A Little Ditty About a Little Thing We Call The Mole

In chemistry, there is a number that is often confused with being a unit. It is not. That is the mole (mol in formulas, the formal name is Avogadro's constant). Mole is the number 6.02x10^23. If I were to say "I have 3 mole blades of grass in my lawn," that would mean I have 3x6.02x10^23 blades of grass. However, if I were to say, "I have 3 moles of sugar," that would have no meaning. I could mean grains, cubes, bags, etc. OK. Now, do you know what a molar mass is??? If you still remember it is the mass of a mole of particles; it is measured in AMU (atomic mass unit) if it is in a particle level, but it is measured in grams in mole level of particles.

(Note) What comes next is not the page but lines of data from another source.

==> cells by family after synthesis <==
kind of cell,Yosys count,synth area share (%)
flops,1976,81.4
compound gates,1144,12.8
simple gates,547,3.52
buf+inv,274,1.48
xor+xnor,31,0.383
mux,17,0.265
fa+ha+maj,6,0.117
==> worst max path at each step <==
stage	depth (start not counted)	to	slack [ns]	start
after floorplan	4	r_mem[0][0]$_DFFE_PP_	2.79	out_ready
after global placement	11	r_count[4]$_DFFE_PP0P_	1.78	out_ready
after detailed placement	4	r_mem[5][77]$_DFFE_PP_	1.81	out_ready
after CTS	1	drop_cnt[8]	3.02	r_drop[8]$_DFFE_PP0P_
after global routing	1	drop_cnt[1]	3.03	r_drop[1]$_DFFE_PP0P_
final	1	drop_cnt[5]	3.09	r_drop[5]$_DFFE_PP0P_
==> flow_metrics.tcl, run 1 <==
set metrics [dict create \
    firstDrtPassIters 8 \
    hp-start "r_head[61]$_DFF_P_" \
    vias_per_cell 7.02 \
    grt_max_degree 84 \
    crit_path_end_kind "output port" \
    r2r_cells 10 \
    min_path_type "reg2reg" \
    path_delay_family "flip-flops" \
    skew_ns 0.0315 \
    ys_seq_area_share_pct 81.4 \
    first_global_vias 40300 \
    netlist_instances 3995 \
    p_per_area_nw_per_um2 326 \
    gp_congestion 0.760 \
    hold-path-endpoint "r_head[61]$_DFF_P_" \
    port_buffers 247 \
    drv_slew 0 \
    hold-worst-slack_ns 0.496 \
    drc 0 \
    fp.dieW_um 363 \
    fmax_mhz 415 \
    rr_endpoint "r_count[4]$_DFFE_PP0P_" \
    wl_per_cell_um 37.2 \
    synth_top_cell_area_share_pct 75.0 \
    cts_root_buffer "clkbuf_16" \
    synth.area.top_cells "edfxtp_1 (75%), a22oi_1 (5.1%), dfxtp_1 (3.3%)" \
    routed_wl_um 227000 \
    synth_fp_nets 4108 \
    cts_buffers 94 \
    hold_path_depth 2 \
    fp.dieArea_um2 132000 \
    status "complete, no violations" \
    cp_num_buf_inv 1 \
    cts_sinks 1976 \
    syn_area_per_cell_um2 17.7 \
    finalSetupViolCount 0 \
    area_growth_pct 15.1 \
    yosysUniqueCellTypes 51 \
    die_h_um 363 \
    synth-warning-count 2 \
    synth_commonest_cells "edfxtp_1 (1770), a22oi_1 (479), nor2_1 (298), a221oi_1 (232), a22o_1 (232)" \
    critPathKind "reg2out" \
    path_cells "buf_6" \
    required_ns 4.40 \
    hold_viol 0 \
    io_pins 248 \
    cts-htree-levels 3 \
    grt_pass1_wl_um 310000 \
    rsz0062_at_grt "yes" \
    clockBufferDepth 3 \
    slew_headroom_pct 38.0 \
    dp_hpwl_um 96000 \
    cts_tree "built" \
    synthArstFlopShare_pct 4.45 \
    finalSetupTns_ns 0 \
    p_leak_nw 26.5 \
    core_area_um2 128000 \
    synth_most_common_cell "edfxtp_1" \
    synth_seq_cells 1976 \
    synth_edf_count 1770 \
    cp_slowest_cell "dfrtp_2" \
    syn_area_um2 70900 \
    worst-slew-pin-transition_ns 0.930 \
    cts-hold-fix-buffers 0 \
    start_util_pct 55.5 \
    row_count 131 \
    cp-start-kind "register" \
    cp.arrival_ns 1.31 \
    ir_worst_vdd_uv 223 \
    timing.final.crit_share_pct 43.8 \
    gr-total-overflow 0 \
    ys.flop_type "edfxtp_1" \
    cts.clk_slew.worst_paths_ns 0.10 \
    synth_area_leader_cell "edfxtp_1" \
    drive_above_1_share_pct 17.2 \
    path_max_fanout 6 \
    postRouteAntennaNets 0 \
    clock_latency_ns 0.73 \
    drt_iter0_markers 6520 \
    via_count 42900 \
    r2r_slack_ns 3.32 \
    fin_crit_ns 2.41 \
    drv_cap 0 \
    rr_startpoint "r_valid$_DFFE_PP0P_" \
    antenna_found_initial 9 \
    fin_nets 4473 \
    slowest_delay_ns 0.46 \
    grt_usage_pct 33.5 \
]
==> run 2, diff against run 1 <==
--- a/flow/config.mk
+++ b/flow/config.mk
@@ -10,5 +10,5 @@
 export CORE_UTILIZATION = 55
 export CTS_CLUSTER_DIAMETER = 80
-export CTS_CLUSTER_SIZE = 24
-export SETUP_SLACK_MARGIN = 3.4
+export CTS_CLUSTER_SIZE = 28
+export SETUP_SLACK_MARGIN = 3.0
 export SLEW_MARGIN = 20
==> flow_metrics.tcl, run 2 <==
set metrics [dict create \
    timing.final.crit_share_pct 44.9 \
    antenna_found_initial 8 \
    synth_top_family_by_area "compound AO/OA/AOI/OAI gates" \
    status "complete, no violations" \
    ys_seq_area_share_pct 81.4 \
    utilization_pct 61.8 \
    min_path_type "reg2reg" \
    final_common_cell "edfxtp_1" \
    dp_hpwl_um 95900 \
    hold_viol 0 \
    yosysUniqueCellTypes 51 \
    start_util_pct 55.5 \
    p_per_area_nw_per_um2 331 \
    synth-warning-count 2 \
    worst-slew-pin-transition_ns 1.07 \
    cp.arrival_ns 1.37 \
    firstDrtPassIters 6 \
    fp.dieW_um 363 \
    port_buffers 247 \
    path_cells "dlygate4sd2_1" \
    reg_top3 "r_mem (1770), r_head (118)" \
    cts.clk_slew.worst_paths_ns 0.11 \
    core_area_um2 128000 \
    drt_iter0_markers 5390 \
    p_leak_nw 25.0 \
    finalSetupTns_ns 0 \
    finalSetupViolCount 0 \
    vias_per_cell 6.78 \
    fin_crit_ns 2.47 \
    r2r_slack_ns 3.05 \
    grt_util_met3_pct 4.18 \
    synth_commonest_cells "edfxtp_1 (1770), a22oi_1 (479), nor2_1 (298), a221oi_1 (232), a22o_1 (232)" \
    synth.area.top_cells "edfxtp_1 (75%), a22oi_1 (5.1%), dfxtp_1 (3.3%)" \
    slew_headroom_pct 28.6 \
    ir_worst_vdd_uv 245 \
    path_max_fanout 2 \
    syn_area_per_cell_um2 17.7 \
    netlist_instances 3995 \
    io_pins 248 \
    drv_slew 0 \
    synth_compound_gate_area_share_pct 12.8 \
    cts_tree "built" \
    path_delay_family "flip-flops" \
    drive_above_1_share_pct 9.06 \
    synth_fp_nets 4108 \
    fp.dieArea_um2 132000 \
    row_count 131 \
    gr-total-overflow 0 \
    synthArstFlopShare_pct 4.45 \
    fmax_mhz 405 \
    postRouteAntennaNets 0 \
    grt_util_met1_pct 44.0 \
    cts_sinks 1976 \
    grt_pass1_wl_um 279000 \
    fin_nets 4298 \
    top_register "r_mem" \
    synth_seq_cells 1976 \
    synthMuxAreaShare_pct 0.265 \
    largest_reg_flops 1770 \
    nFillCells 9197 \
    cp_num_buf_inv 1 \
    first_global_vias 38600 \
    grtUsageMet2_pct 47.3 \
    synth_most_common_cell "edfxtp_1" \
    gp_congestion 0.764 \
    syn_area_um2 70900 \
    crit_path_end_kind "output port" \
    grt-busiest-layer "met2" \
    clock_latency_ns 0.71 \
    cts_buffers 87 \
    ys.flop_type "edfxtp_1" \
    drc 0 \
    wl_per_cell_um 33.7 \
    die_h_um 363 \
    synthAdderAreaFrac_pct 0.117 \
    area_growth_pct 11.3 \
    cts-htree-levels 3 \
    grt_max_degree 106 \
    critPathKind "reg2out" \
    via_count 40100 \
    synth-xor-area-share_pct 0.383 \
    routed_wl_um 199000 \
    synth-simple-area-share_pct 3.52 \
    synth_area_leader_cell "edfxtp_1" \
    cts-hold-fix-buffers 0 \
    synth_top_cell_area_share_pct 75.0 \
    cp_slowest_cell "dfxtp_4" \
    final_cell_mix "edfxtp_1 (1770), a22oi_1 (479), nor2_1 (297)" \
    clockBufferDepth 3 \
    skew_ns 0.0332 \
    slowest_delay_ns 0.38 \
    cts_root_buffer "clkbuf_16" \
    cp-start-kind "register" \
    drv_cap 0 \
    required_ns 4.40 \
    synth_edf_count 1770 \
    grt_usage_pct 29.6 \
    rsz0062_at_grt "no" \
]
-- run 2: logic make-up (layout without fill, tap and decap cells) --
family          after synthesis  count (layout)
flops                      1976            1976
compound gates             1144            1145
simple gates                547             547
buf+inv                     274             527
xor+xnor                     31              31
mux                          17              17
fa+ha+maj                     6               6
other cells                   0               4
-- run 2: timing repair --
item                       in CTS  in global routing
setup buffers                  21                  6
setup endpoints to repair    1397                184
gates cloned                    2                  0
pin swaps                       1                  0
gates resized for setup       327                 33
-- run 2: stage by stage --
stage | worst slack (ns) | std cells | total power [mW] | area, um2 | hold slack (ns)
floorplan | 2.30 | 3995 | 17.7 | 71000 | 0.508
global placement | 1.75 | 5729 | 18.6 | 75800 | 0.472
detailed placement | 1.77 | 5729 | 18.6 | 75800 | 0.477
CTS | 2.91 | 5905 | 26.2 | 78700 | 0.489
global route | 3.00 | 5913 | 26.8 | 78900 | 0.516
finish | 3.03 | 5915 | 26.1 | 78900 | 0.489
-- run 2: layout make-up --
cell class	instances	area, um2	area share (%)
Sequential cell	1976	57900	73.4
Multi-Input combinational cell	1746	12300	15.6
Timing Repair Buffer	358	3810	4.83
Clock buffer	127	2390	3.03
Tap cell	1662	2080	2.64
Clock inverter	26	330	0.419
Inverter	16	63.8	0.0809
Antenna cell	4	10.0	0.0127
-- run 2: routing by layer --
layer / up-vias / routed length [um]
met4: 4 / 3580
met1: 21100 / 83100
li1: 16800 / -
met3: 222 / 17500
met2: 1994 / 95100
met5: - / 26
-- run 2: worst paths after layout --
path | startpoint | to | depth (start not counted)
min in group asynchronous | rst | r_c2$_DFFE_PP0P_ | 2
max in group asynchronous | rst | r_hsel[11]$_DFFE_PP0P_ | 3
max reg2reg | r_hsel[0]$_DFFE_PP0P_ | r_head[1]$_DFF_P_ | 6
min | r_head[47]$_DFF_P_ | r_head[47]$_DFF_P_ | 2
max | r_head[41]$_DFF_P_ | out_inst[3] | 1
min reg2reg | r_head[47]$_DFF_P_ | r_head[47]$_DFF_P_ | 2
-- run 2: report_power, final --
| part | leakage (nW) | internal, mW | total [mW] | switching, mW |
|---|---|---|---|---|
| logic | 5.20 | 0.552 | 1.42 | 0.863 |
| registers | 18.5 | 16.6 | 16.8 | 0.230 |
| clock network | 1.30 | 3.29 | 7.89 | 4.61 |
This is an optimization exercise on Yosys and OpenROAD, whose aim is small area and a short achievable clock period, not a production implementation.
At most, simulation tests tie the RTL to the original design; equivalence was not proved.
Only the layout flow was run in runs 1 to 4; the RTL was not checked for function there.
No activity file was given, so power comes from the tool's default toggle rates.

$ cat design/flow/flow/run.sh
#!/bin/bash
set -e
rm -rf scripts_mod
cp -r "$FLOW_HOME/scripts" scripts_mod
printf 'strash\ndch\nmap -a\ntopo\nstime -c\nbuffer -c\nupsize -c\ndnsize -c\n' > scripts_mod/abc_area.script
export BUFFER_PORTS_ARGS="-buffer_cell sky130_fd_sc_hd__buf_1"
bash standard.sh SCRIPTS_DIR="$PWD/scripts_mod" ABC_AREA=1 ABC_CLOCK_PERIOD_IN_PS=3000 ADDER_MAP_FILE= finish > standard.log 2>&1
$ cat design/flow/standard.sh
#!/bin/bash
# synth_recipe.tcl (not shown) runs the flow's synth.tcl, then flattens the netlist and writes it again
# the make line also repeats each setting of config.mk as NAME=value (left out here)
make -C /OpenROAD-flow-scripts/flow DESIGN_CONFIG=/design/flow/config.mk WORK_HOME=/design/flow/orfs CLKGATE_MAP_FILE= SYNTH_SCRIPT=/design/flow/synth_recipe.tcl "${@:-finish}"
$ cat design/flow/config.mk
export PLATFORM = sky130hd
export DESIGN_NAME = ex_stage
export DESIGN_NICKNAME = ex_stage
export VERILOG_FILES = /design/flow/design.v
export SDC_FILE = /design/flow/constraint.sdc
export NUM_CORES = 4
export LEC_CHECK = 0
export CAP_MARGIN = 20
export CORE_MARGIN = 2
export CORE_UTILIZATION = 40
export SETUP_SLACK_MARGIN = 1.5
export SLEW_MARGIN = 20
$ cat design/flow/constraint.sdc
create_clock -name core_clock -period 5.0 [get_ports {clk}]
set_input_delay 1.0000 -clock core_clock [delete_from_list [all_inputs] [get_ports {clk}]]
set_output_delay 1.0000 -clock core_clock [all_outputs]
set_load 0.01 [all_outputs]
$ cat design/flow/design.v
package ex_pkg;
	localparam int XLEN = 32;
	typedef logic [XLEN-1:0] word_t;
	typedef logic [4:0]      reg_addr_t;
	typedef logic [11:0]     csr_addr_t;
	typedef logic [6:0]      opcode_t;
	typedef logic [2:0]      funct3_t;
	localparam opcode_t OPC_OP     = 7'b0110011;
	localparam opcode_t OPC_OP_IMM = 7'b0010011;
	localparam opcode_t OPC_LOAD   = 7'b0000011;
	localparam opcode_t OPC_STORE  = 7'b0100011;
	localparam opcode_t OPC_BRANCH = 7'b1100011;
	localparam opcode_t OPC_JAL    = 7'b1101111;
	localparam opcode_t OPC_JALR   = 7'b1100111;
	localparam opcode_t OPC_LUI    = 7'b0110111;
	localparam opcode_t OPC_AUIPC  = 7'b0010111;
	localparam opcode_t OPC_SYSTEM = 7'b1110011;
	localparam funct3_t F3_ADD  = 3'b000;
	localparam funct3_t F3_SLL  = 3'b001;
	localparam funct3_t F3_SLT  = 3'b010;
	localparam funct3_t F3_SLTU = 3'b011;
	localparam funct3_t F3_XOR  = 3'b100;
	localparam funct3_t F3_SR   = 3'b101;  
	localparam funct3_t F3_OR   = 3'b110;
	localparam funct3_t F3_AND  = 3'b111;
	localparam funct3_t F3_BEQ  = 3'b000;
	localparam funct3_t F3_BNE  = 3'b001;
	localparam funct3_t F3_BLT  = 3'b100;
	localparam funct3_t F3_BGE  = 3'b101;
	localparam funct3_t F3_BLTU = 3'b110;
	localparam funct3_t F3_BGEU = 3'b111;
	localparam funct3_t F3_LB  = 3'b000;
	localparam funct3_t F3_LH  = 3'b001;
	localparam funct3_t F3_LW  = 3'b010;
	localparam funct3_t F3_LBU = 3'b100;
	localparam funct3_t F3_LHU = 3'b101;
	localparam funct3_t F3_SB = 3'b000;
	localparam funct3_t F3_SH = 3'b001;
	localparam funct3_t F3_SW = 3'b010;
	localparam funct3_t F3_CSRRW  = 3'b001;
	localparam funct3_t F3_CSRRS  = 3'b010;
	localparam funct3_t F3_CSRRC  = 3'b011;
	localparam funct3_t F3_CSRRWI = 3'b101;
	localparam funct3_t F3_CSRRSI = 3'b110;
	localparam funct3_t F3_CSRRCI = 3'b111;
	typedef union packed {
		struct packed {
			logic [6:0] funct7;
			reg_addr_t  rs2;
			reg_addr_t  rs1;
			funct3_t    funct3;
			reg_addr_t  rd;
			opcode_t    opcode;
		} r_fmt;
		struct packed {
			logic [11:0] imm12;
			reg_addr_t   rs1;  
			funct3_t     funct3;
			reg_addr_t   rd;
			opcode_t     opcode;
		} i_fmt;
		struct packed {
			logic [6:0] imm_hi;
			reg_addr_t  rs2;
			reg_addr_t  rs1;
			funct3_t    funct3;
			logic [4:0] imm_lo;
			opcode_t    opcode;
		} s_fmt;
	} rv_inst_u;
	typedef struct packed {
		rv_inst_u  inst;
		word_t     inst_addr;
		word_t     op1;
		word_t     op2;
		word_t     op1_jump;
		word_t     op2_jump;
		word_t     reg1_data;
		word_t     reg2_data;
		logic      reg_wr_en;
		reg_addr_t reg_wr_addr;
		logic      csr_wr_en;
		csr_addr_t csr_wr_addr;
		word_t     csr_data;  
	} ex_in_t;
	typedef struct packed {
		logic  req;
		logic  wr_en;
		word_t rd_addr;
		word_t wr_addr;
		word_t wdata;
	} mem_req_t;
	typedef struct packed {
		logic      reg_wr_en;
		reg_addr_t reg_wr_addr;
		word_t     reg_data;
		logic      csr_wr_en;
		csr_addr_t csr_wr_addr;
		word_t     csr_data;
	} wb_t;
	typedef struct packed {
		logic  flag;
		word_t addr;
	} jump_t;
endpackage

In our chem tool called the periodic table, we can find it as the other number other than the atomic number. Sorry, couldn't think of another way to say it. There is another concept called molar volume. This is very important to gases, but no other states of matter. The volume of one mole of gas is 22.4L/mole @ STP. Both of these can be used to find the other. If you are given, say, the molar mass, then you multiply by mole over the molar mass of the substance by 22.4 L/mole over mole.
One final concept important to understanding the behavior of gases is the formula PV=nRT (sometimes pronounced "pervnert"). In this formula, P is the pressure in kPa, V is the volume of the gas in liters, n is the number of moles, R is (.0821kPa x L)/(mol x K), and T is the temperature in Kelvin.